Headless Browser Detection via CSS System Colors

security scraping stealth playwright

Three lines of JavaScript can detect headless Chrome, even with stealth plugins.

The Detection

const div = document.createElement('div');
div.style.backgroundColor = 'ActiveText';
document.body.appendChild(div);
const color = getComputedStyle(div).backgroundColor;
// Real desktop: unique OS-themed color (varies per user)
// Headless/cloud: rgb(255, 0, 0) — Chromium's hardcoded default

ActiveText is a CSS system color that pulls from the OS theme. Real desktops return unique themed colors. Headless Chromium on cloud machines returns the hardcoded default rgb(255, 0, 0) because there’s no OS theme to pull from.

Why Stealth Plugins Don’t Fix This

Patchright, puppeteer-extra-plugin-stealth, and similar tools patch:

  • navigator.webdriver
  • navigator.plugins
  • chrome.runtime
  • WebGL fingerprint
  • Canvas fingerprint

But they don’t patch CSS system color resolution because that happens at the rendering engine level, not in JavaScript APIs.

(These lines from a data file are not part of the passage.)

--- src/rtl/uart_line_tx_pkg.sv ---
package uart_line_tx_pkg;

    localparam int BYTE_W = 8;
    localparam int DIV_W  = 2 * BYTE_W;

    // register offsets
    localparam int OFF_DATA = 0;
    localparam int OFF_IER  = 1;
    localparam int OFF_LCR  = 3;
    localparam int OFF_STAT = 5;

    typedef struct packed {
        logic       dlab;
        logic       brk;
        logic       sticky;
        logic       even;
        logic       pen;
        logic       stop2;
        logic [1:0] wlen;
    } lcr_t;

    typedef enum logic [2:0] {
        TX_IDLE,
        TX_START,
        TX_DATA,
        TX_PAR,
        TX_STOP
    } tx_state_e;

endpackage
--- src/rtl/xfer_pkg.sv ---
package xfer_pkg;

  typedef enum logic [1:0] {
    ST_IDLE = 2'd0,
    ST_RD   = 2'd1,
    ST_WR   = 2'd2
  } xfer_st_e;

  localparam logic [1:0] MODE_SWCOPY = 2'b01;

  localparam int CB_GO    = 0;
  localparam int CB_MODE  = 1;
  localparam int CB_SIZE  = 3;
  localparam int CB_AUTO  = 5;
  localparam int CB_LOCK  = 6;
  localparam int CB_DONE  = 8;
  localparam int CB_ERR   = 9;
  localparam int CB_SMIS  = 10;
  localparam int CB_DMIS  = 11;

  localparam logic [2:0] OFS_CTRL  = 3'd0;
  localparam logic [2:0] OFS_SRCB  = 3'd1;
  localparam logic [2:0] OFS_DSTB  = 3'd2;
  localparam logic [2:0] OFS_CNTB  = 3'd3;
  localparam logic [2:0] OFS_SRCC  = 3'd4;
  localparam logic [2:0] OFS_DSTC  = 3'd5;
  localparam logic [2:0] OFS_CNTC  = 3'd6;

  function automatic logic [2:0] size_step(input logic [1:0] sz);
    case (sz)
      2'b00:   size_step = 3'd1;
      2'b01:   size_step = 3'd2;
      default: size_step = 3'd4;
    endcase
  endfunction

  function automatic logic size_misal(input logic [1:0] sz, input logic [1:0] lo);
    case (sz)
      2'b00:   size_misal = 1'b0;
      2'b01:   size_misal = lo[0];
      default: size_misal = |lo;
    endcase
  endfunction

endpackage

The only fix is running on a machine with an actual desktop environment (like our WSL + Windows Chrome CDP setup).

Impact on Our Stack

Our Chrome CDP setup (debug Chrome on Windows) is NOT affected because it’s a real desktop browser with a real OS theme. The detection only catches cloud-hosted headless instances.

If we ever move scraping to a cloud server (Railway, EC2, etc.), this will break Maps scraping and any site that checks for it.

Other System Colors That Leak

  • Canvas — background color
  • CanvasText — text color
  • LinkText — unvisited link color
  • VisitedText — visited link color
  • ButtonFace — button background
  • Highlight — selection highlight

All return Chromium defaults on headless. A fingerprinting script could check all of them.